Arquivo de 7 de junho de 2019

A norma padrão: para quê?

sexta-feira, 7 de junho de 2019

Você muitas vezes se pergunta por que tanto falam os professores na norma da língua portuguesa: Afinal, ela é tão importante assim? Por que não posso escrever do meu jeito, como eu gosto?

Nem tudo pode ser como queremos, mas como temos de fazer. A questão da norma é uma dessas coisas que independe de nossa vontade. Afinal, o que é a norma? Para que serve?

Pense um pouquinho. Toda língua, do passado ou do presente, não importa qual, não possui apenas uma forma de realização.
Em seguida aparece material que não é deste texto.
File: src/rtl/encoder_16_4_req.sv
// encoder_16_4_req: turns 16 active-low request lines back into a 4-bit index.
// Falling edges on req_n latch into pending bits. The lowest pending index is
// presented on a valid/ready handshake, and its bit is cleared on acceptance.
// Optional build macro ENCODER_16_4_REQ_OVERFLOW_DETECT_EN enables the sticky
// drop flag, which records events merged into an already-pending bit.
module encoder_16_4_req #(
  parameter int N      = 16,
  parameter int CODE_W = 4
) (
  input  logic              clk,
  input  logic              reset_n,
  input  logic              en,
  input  logic [N-1:0]      req_n,
  output logic [CODE_W-1:0] code,
  output logic              valid,
  input  logic              ready,
  output logic [N-1:0]      pending,
  output logic              drop
);

  typedef enum logic {IDLE, PRESENT} state_t;

  state_t              state;
  state_t              state_next;
  logic [CODE_W-1:0]   code_next;
  logic [N-1:0]        req_q;
  logic [N-1:0]        fall;
  logic [N-1:0]        set;
  logic [N-1:0]        clr;
  logic [N-1:0]        cand;
  logic                hs;

  // Lowest set index wins; returns 0 for an empty vector.
  function automatic logic [CODE_W-1:0] prio(input logic [N-1:0] vec);
    logic [CODE_W-1:0] idx;
    idx = '0;
    for (int i = N - 1; i >= 0; i--) begin
      if (vec[i]) idx = CODE_W'(i);
    end
    return idx;
  endfunction

  // Edge detect, capture gating, and the next-cycle pending vector.
  always_comb begin
    fall = req_q & ~req_n;
    set  = en ? fall : '0;
    hs   = (state == PRESENT) && ready;
    clr  = hs ? ({{(N-1){1'b0}}, 1'b1} << code) : '0;
    cand = (pending & ~clr) | set;
  end

  // State, code, pending and previous-request registers.
  always_ff @(posedge clk or negedge reset_n) begin
    if (!reset_n) begin
      state   <= IDLE;
      code    <= '0;
      pending <= '0;
      req_q   <= '1;
    end else begin
      state   <= state_next;
      code    <= code_next;
      pending <= cand;
      req_q   <= req_n;
    end
  end

  // Next-state and next-code selection; a presented code is never pre-empted.
  always_comb begin
    state_next = state;
    code_next  = code;
    case (state)
      IDLE: begin
        if (pending != '0) begin
          code_next  = prio(pending);
          state_next = PRESENT;
        end
      end
      PRESENT: begin
        if (hs) begin
          if (cand != '0) begin
            code_next  = prio(cand);
            state_next = PRESENT;
          end else begin
            state_next = IDLE;
          end
        end
      end
      default: state_next = IDLE;
    endcase
  end

  // Handshake valid follows the state directly.
  always_comb begin
    valid = (state == PRESENT);
  end

`ifdef ENCODER_16_4_REQ_OVERFLOW_DETECT_EN
  // Sticky flag for a fall landing on a bit that stays pending this cycle.
  always_ff @(posedge clk or negedge reset_n) begin
    if (!reset_n) begin
      drop <= 1'b0;
    end else if ((set & pending & ~clr) != '0) begin
      drop <= 1'b1;
    end
  end
`else
  assign drop = 1'b0;
`endif

endmodule
--- src/rtl/xosera_bus_ctrl_sync.sv ---
// Multi-flop synchronizer for a bundle of asynchronous inputs.
// All bits of one bundle share the same depth so they stay mutually aligned.
module xosera_sync #(
  parameter int               WIDTH     = 1,
  parameter int               DEPTH     = 2,
  parameter logic [WIDTH-1:0] RESET_VAL = '0
) (
  input  logic             clk,
  input  logic             i_rst,
  input  logic [WIDTH-1:0] i_d,
  output logic [WIDTH-1:0] o_q
);

  logic [DEPTH-1:0][WIDTH-1:0] r_chain;

  // Shift the raw input through DEPTH flops; reset presets every stage
  always_ff @(posedge clk or posedge i_rst) begin
    if (i_rst) begin
      r_chain <= {DEPTH{RESET_VAL}};
    end else begin
      r_chain <= {r_chain[DEPTH-2:0], i_d};
    end
  end

  assign o_q = r_chain[DEPTH-1];

endmodule

--- src/rtl/xosera_bus_ctrl.sv ---
// 68k bus cycle sequencer: synchronizes the bus pins, qualifies each
// chip-select cycle, issues one register strobe per cycle, returns read data
// (or a timeout byte) and drives DTACK until the master drops chip select.
module xosera_bus_ctrl
  import xv::*;
#(
  parameter int         SYNC_STAGES  = 2,
  parameter int         RD_TIMEOUT   = 15,
  parameter logic [7:0] TIMEOUT_DATA = 8'hFF
) (
  input  logic       clk,
  input  logic       reset_i,
  input  logic       bus_cs_n_i,
  input  logic       bus_rd_nwr_i,
  input  logic       bus_bytesel_i,
  input  logic [3:0] bus_reg_num_i,
  input  logic [7:0] bus_data_i,
  output logic [7:0] bus_data_o,
  output logic       bus_dtack_o,
  output logic       reg_wr_o,
  output logic       reg_rd_o,
  output logic [3:0] reg_num_o,
  output logic       reg_bytesel_o,
  output logic [7:0] reg_data_o,
  input  logic [7:0] reg_rd_data_i,
  input  logic       reg_rd_valid_i,
  output logic       timeout_o
);

  localparam int             CW      = $clog2(RD_TIMEOUT + 1);
  // Last counter value before the read is declared timed out
  localparam logic [CW-1:0]  TO_LAST = CW'(RD_TIMEOUT - 1);

  logic [2:0]  w_ctrl_s;
  logic [11:0] w_bus_s;
  logic        w_cs_s;
  logic        w_rnw_s;
  logic        w_bsel_s;
  logic [3:0]  w_num_s;
  logic [7:0]  w_data_s;

  // Control pins: chip select idles high (deselected), others idle low
  xosera_sync #(
    .WIDTH    (3),
    .DEPTH    (SYNC_STAGES),
    .RESET_VAL(3'b100)
  ) u_sync_ctrl (
    .clk  (clk),
    .i_rst(reset_i),
    .i_d  ({bus_cs_n_i, bus_rd_nwr_i, bus_bytesel_i}),
    .o_q  (w_ctrl_s)
  );

  // Register number and write data, same depth as control so they line up
  xosera_sync #(
    .WIDTH    (12),
    .DEPTH    (SYNC_STAGES),
    .RESET_VAL(12'h000)
  ) u_sync_bus (
    .clk  (clk),
    .i_rst(reset_i),
    .i_d  ({bus_reg_num_i, bus_data_i}),
    .o_q  (w_bus_s)
  );

  assign {w_cs_s, w_rnw_s, w_bsel_s} = w_ctrl_s;
  assign {w_num_s, w_data_s}         = w_bus_s;

  bus_state_t    r_state;
  logic [CW-1:0] r_cnt;
  logic          r_rnw;
  logic          r_dtack;
  logic [7:0]    r_rd_data;
  logic          r_wr;
  logic          r_rd;
  logic          r_timeout;
  logic [3:0]    r_num;
  logic          r_bsel;
  logic [7:0]    r_wdata;

  // Bus cycle sequencer with registered strobes, DTACK and read data
  always_ff @(posedge clk or posedge reset_i) begin
    if (reset_i) begin
      r_state   <= IDLE;
      r_cnt     <= '0;
      r_rnw     <= 1'b0;
      r_dtack   <= DTACK_RELEASED;
      r_rd_data <= 8'h00;
      r_wr      <= 1'b0;
      r_rd      <= 1'b0;
      r_timeout <= 1'b0;
      r_num     <= 4'h0;
      r_bsel    <= 1'b0;
      r_wdata   <= 8'h00;
    end else begin
      // Strobes and timeout are single-cycle pulses by default
      r_wr      <= 1'b0;
      r_rd      <= 1'b0;
      r_timeout <= 1'b0;
      case (r_state)
        IDLE: begin
          if (w_cs_s == CS_ENABLED) begin
            r_state <= SETTLE;
          end
        end
        SETTLE: begin
          // A select that vanished after one cycle is a glitch, not a cycle
          if (w_cs_s != CS_ENABLED) begin
            r_state <= IDLE;
          end else begin
            r_num   <= w_num_s;
            r_bsel  <= w_bsel_s;
            r_wdata <= w_data_s;
            r_rnw   <= w_rnw_s;
            if (w_rnw_s == RnW_READ) begin
              r_rd <= 1'b1;
            end else begin
              r_wr <= 1'b1;
            end
            r_state <= STROBE;
          end
        end
        STROBE: begin
          r_cnt <= '0;
          if (r_rnw != RnW_READ) begin
            r_dtack <= DTACK_ASSERTED;
            r_state <= ACK;
          end else if (reg_rd_valid_i) begin
            r_rd_data <= reg_rd_data_i;
            r_dtack   <= DTACK_ASSERTED;
            r_state   <= ACK;
          end else begin
            r_state <= RD_WAIT;
          end
        end
        RD_WAIT: begin
          // Master abort wins over everything; valid wins over timeout
          if (w_cs_s != CS_ENABLED) begin
            r_state <= IDLE;
          end else if (reg_rd_valid_i) begin
            r_rd_data <= reg_rd_data_i;
            r_dtack   <= DTACK_ASSERTED;
            r_state   <= ACK;
          end else if (r_cnt == TO_LAST) begin
            r_rd_data <= TIMEOUT_DATA;
            r_timeout <= 1'b1;
            r_dtack   <= DTACK_ASSERTED;
            r_state   <= ACK;
          end else begin
            r_cnt <= r_cnt + CW'(1);
          end
        end
        ACK: begin
          r_state <= RELEASE;
        end
        RELEASE: begin
          // Hold DTACK until the master is seen to deselect
          if (w_cs_s != CS_ENABLED) begin
            r_dtack <= DTACK_RELEASED;
            r_state <= IDLE;
          end
        end
        default: begin
          r_state <= IDLE;
        end
      endcase
    end
  end

  assign bus_data_o    = r_rd_data;
  assign bus_dtack_o   = r_dtack;
  assign reg_wr_o      = r_wr;
  assign reg_rd_o      = r_rd;
  assign reg_num_o     = r_num;
  assign reg_bytesel_o = r_bsel;
  assign reg_data_o    = r_wdata;
  assign timeout_o     = r_timeout;

endmodule
## config.mk

```make
export PLATFORM = sky130hd
export DESIGN_NAME = regfile_wb_arbiter
export DESIGN_NICKNAME = d
export VERILOG_FILES = /design/src/rtl/regfile_wb_arbiter.sv
export SDC_FILE = /design/constraint.sdc
export NUM_CORES = 1
export LEC_CHECK = 0
export CORE_MARGIN = 4
export CORE_UTILIZATION = 46
export DETAILED_ROUTE_END_ITERATION = 6
export GPL_TIMING_DRIVEN = 0
export HOLD_SLACK_MARGIN = 0.15
export PLACE_DENSITY = 0.87
export SLEW_MARGIN = 20
export SYNTH_ARGS = -nofsm -noshare
export SYNTH_HDL_FRONTEND = slang
export SYNTH_SLANG_ARGS = --single-unit
```

## constraint.sdc

```tcl
create_clock -name clk -period 6.2 [get_ports clk]
set_input_delay 1.86 -clock clk [delete_from_list [all_inputs] [get_ports clk]]
set_output_delay 1.86 -clock clk [all_outputs]
set_load 0.03 [all_outputs]
```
A língua falada se diferencia em seu emprego em diferentes formas conforme a região e conforme o nível social. Você já prestou atenção no modo de falar dos nordestinos e o comparou com o dos gaúchos? Ou o dos paulistas? Claro que sim. E já percebeu que há diferenças notáveis, embora se trate da mesma língua portuguesa. As línguas faladas no mundo inteiro não são diferentes. Em Portugal, por exemplo, a mesma língua portuguesa apresenta variações muito grandes conforme a região em que seja falada.
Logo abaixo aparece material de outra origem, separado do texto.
[src/rtl/vid_delay_line.sv]
// Fixed-depth shift register that delays the {de, hs, vs} control bundle so it
// lines up with pixels returned by the fetch stage.
module vid_delay_line #(
  parameter int unsigned DEPTH = 1,
  parameter int unsigned WIDTH = 3
) (
  input  logic             clk,
  input  logic             rst_n,
  input  logic [WIDTH-1:0] din,
  output logic [WIDTH-1:0] dout
);

  logic [WIDTH-1:0] stage_r [DEPTH];

  // shift the control bundle one stage per clock
  always_ff @(posedge clk or negedge rst_n) begin
    if (!rst_n) begin
      for (int i = 0; i < DEPTH; i++) begin
        stage_r[i] <= {WIDTH{1'b0}};
      end
    end else begin
      stage_r[0] <= din;
      for (int i = 1; i < DEPTH; i++) begin
        stage_r[i] <= stage_r[i-1];
      end
    end
  end

  assign dout = stage_r[DEPTH-1];

endmodule

[src/rtl/frame_timing_gen.sv]
// Frame raster timing generator: one frame per trigger, fetch-side decode and
// pixel re-alignment toward the HDMI transmitter. Optional status block: FRAME_TIMING_GEN_STATUS_EN.
module frame_timing_gen
  import video_timing_pkg::*;
#(
  parameter int unsigned H_ACTIVE = H_ACTIVE_1080P,
  parameter int unsigned H_FP     = H_FP_1080P,
  parameter int unsigned H_SYNC   = H_SYNC_1080P,
  parameter int unsigned H_BP     = H_BP_1080P,
  parameter int unsigned V_ACTIVE = V_ACTIVE_1080P,
  parameter int unsigned V_FP     = V_FP_1080P,
  parameter int unsigned V_SYNC   = V_SYNC_1080P,
  parameter int unsigned V_BP     = V_BP_1080P,
  parameter bit          HS_POL   = 1'b1,
  parameter bit          VS_POL   = 1'b1,
  parameter int unsigned DATA_LAT = 1
) (
  input  logic        clk,
  input  logic        rst_n,
  input  logic        frame_trig,
  output logic        frame_busy,
  output logic        h_sync_out,
  output logic        v_sync_out,
  output logic        de_out,
  input  logic [23:0] pix_data_in,
  output logic        vid_hs,
  output logic        vid_vs,
  output logic        vid_de,
  output logic [23:0] vid_data
`ifdef FRAME_TIMING_GEN_STATUS_EN
  ,
  output logic [15:0] frame_cnt,
  output logic        trig_drop,
  input  logic        status_clr
`endif
);

  localparam int unsigned H_TOTAL  = timing_total(H_ACTIVE, H_FP, H_SYNC, H_BP);
  localparam int unsigned V_TOTAL  = timing_total(V_ACTIVE, V_FP, V_SYNC, V_BP);
  localparam int unsigned HS_START = sync_start(H_ACTIVE, H_FP);
  localparam int unsigned HS_END   = HS_START + H_SYNC;
  localparam int unsigned VS_START = sync_start(V_ACTIVE, V_FP);
  localparam int unsigned VS_END   = VS_START + V_SYNC;
  localparam int HW = $clog2(H_TOTAL);
  localparam int VW = $clog2(V_TOTAL);

  ftg_state_t    state_r;
  ftg_state_t    state_nxt;
  logic [HW-1:0] h_cnt_r;
  logic [HW-1:0] h_cnt_nxt;
  logic [VW-1:0] v_cnt_r;
  logic [VW-1:0] v_cnt_nxt;
  logic          busy_nxt;
  logic          h_wrap_s;
  logic          last_cycle_s;
  logic          run_s;
  logic          de_s;
  logic          hs_s;
  logic          vs_s;
  logic [2:0]    dly_s;
  rgb888_t       pix_gated_s;

  assign run_s        = (state_r == ST_RUN);
  assign h_wrap_s     = (h_cnt_r == HW'(H_TOTAL - 1));
  assign last_cycle_s = h_wrap_s && (v_cnt_r == VW'(V_TOTAL - 1));

  // state, raster counters and busy flag
  always_ff @(posedge clk or negedge rst_n) begin
    if (!rst_n) begin
      state_r    <= ST_IDLE;
      h_cnt_r    <= {HW{1'b0}};
      v_cnt_r    <= {VW{1'b0}};
      frame_busy <= 1'b0;
    end else begin
      state_r    <= state_nxt;
      h_cnt_r    <= h_cnt_nxt;
      v_cnt_r    <= v_cnt_nxt;
      frame_busy <= busy_nxt;
    end
  end

  // next-state, counter advance and busy decision
  always_comb begin
    state_nxt = state_r;
    h_cnt_nxt = h_cnt_r;
    v_cnt_nxt = v_cnt_r;
    busy_nxt  = frame_busy;
    case (state_r)
      ST_IDLE: begin
        h_cnt_nxt = {HW{1'b0}};
        v_cnt_nxt = {VW{1'b0}};
        if (frame_trig) begin
          state_nxt = ST_RUN;
          busy_nxt  = 1'b1;
        end else begin
          state_nxt = ST_IDLE;
          busy_nxt  = 1'b0;
        end
      end
      ST_RUN: begin
        if (last_cycle_s) begin
          // a trigger in the very last cycle chains the next frame seamlessly
          h_cnt_nxt = {HW{1'b0}};
          v_cnt_nxt = {VW{1'b0}};
          if (frame_trig) begin
            state_nxt = ST_RUN;
            busy_nxt  = 1'b1;
          end else begin
            state_nxt = ST_IDLE;
            busy_nxt  = 1'b0;
          end
        end else if (h_wrap_s) begin
          h_cnt_nxt = {HW{1'b0}};
          v_cnt_nxt = v_cnt_r + VW'(1);
          busy_nxt  = 1'b1;
        end else begin
          h_cnt_nxt = h_cnt_r + HW'(1);
          busy_nxt  = 1'b1;
        end
      end
      default: begin
        state_nxt = ST_IDLE;
        h_cnt_nxt = {HW{1'b0}};
        v_cnt_nxt = {VW{1'b0}};
        busy_nxt  = 1'b0;
      end
    endcase
  end

  assign de_s = run_s && (h_cnt_r < HW'(H_ACTIVE)) && (v_cnt_r < VW'(V_ACTIVE));
  assign hs_s = run_s && (h_cnt_r >= HW'(HS_START)) && (h_cnt_r < HW'(HS_END));
  assign vs_s = run_s && (v_cnt_r >= VW'(VS_START)) && (v_cnt_r < VW'(VS_END));

  // fetch-side timing outputs, one cycle behind the counters
  always_ff @(posedge clk or negedge rst_n) begin
    if (!rst_n) begin
      de_out     <= 1'b0;
      h_sync_out <= 1'b0;
      v_sync_out <= 1'b0;
    end else begin
      de_out     <= de_s;
      h_sync_out <= hs_s;
      v_sync_out <= vs_s;
    end
  end

  vid_delay_line #(
    .DEPTH(DATA_LAT),
    .WIDTH(3)
  ) u_dly (
    .clk  (clk),
    .rst_n(rst_n),
    .din  ({de_out, h_sync_out, v_sync_out}),
    .dout (dly_s)
  );

  assign pix_gated_s = dly_s[2] ? pix_data_in : 24'h000000;

  // transmitter stage: polarity applied, pixel data blanked outside active video
  always_ff @(posedge clk or negedge rst_n) begin
    if (!rst_n) begin
      vid_de   <= 1'b0;
      vid_hs   <= ~HS_POL;
      vid_vs   <= ~VS_POL;
      vid_data <= 24'h000000;
    end else begin
      vid_de   <= dly_s[2];
      vid_hs   <= dly_s[1] ^ ~HS_POL;
      vid_vs   <= dly_s[0] ^ ~VS_POL;
      vid_data <= pix_gated_s;
    end
  end

`ifdef FRAME_TIMING_GEN_STATUS_EN
  logic frame_end_s;
  logic drop_s;

  assign frame_end_s = run_s && last_cycle_s;
  assign drop_s      = run_s && frame_trig && !last_cycle_s;

  // frame counter and sticky dropped-trigger flag; a fresh drop beats a clear
  always_ff @(posedge clk or negedge rst_n) begin
    if (!rst_n) begin
      frame_cnt <= 16'h0000;
      trig_drop <= 1'b0;
    end else begin
      if (status_clr) begin
        frame_cnt <= 16'h0000;
      end else if (frame_end_s) begin
        frame_cnt <= frame_cnt + 16'h0001;
      end else begin
        frame_cnt <= frame_cnt;
      end
      if (drop_s) begin
        trig_drop <= 1'b1;
      end else if (status_clr) begin
        trig_drop <= 1'b0;
      end else begin
        trig_drop <= trig_drop;
      end
    end
  end
`endif

endmodule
Quando usamos o português em nosso lar, em nossas relações com os parentes e amigos próximos, usamos também uma variedade, a que é chamada usualmente português coloquial. Mas essa mesma variedade não é empregada em todo o país, mas só em seu meio. E nesse ponto é que surge o problema: o país também precisa de uma variedade falada e escrita que seja aceita em todas as regiões, em todas as comunicações oficiais, jornalísticas, profissionais, que os professores possam usar e ensinar em sala de aula e as instituições exijam nos concursos e exames vestibulares. Esta é a que denominamos norma-padrão. Antigamente se dava o nome de norma culta, mas isso não pegava muito bem, porque não se trata propriamente de uma variedade mais culta, mas de uma variedade mais ampla, de maior alcance.

A norma-padrão, assim, é um dos laços que serve para unir o país numa consciência de totalidade. Na mídia, por exemplo, nas televisões, os jornalistas a empregam de norte a sul e de leste a oeste.

Exatamente por isso também se coloca a questão da ascensão social e profissional dos cidadãos. A norma-padrão é um dos instrumentos para essa ascensão. Você, uma vez formado, se tiver de trabalhar no Ceará, não utilizará em suas atividades profissionais nosso modo de falar regional do estado de São Paulo, mas a norma-padrão, tanto em sua fala como em sua escrita. Ela é seu instrumento de trabalho como tantos outros.

Percebeu agora a importância da norma-padrão? Cremos que sim. Então trate de caprichar ainda mais em seu domínio, porque ela o acompanhará pela vida toda.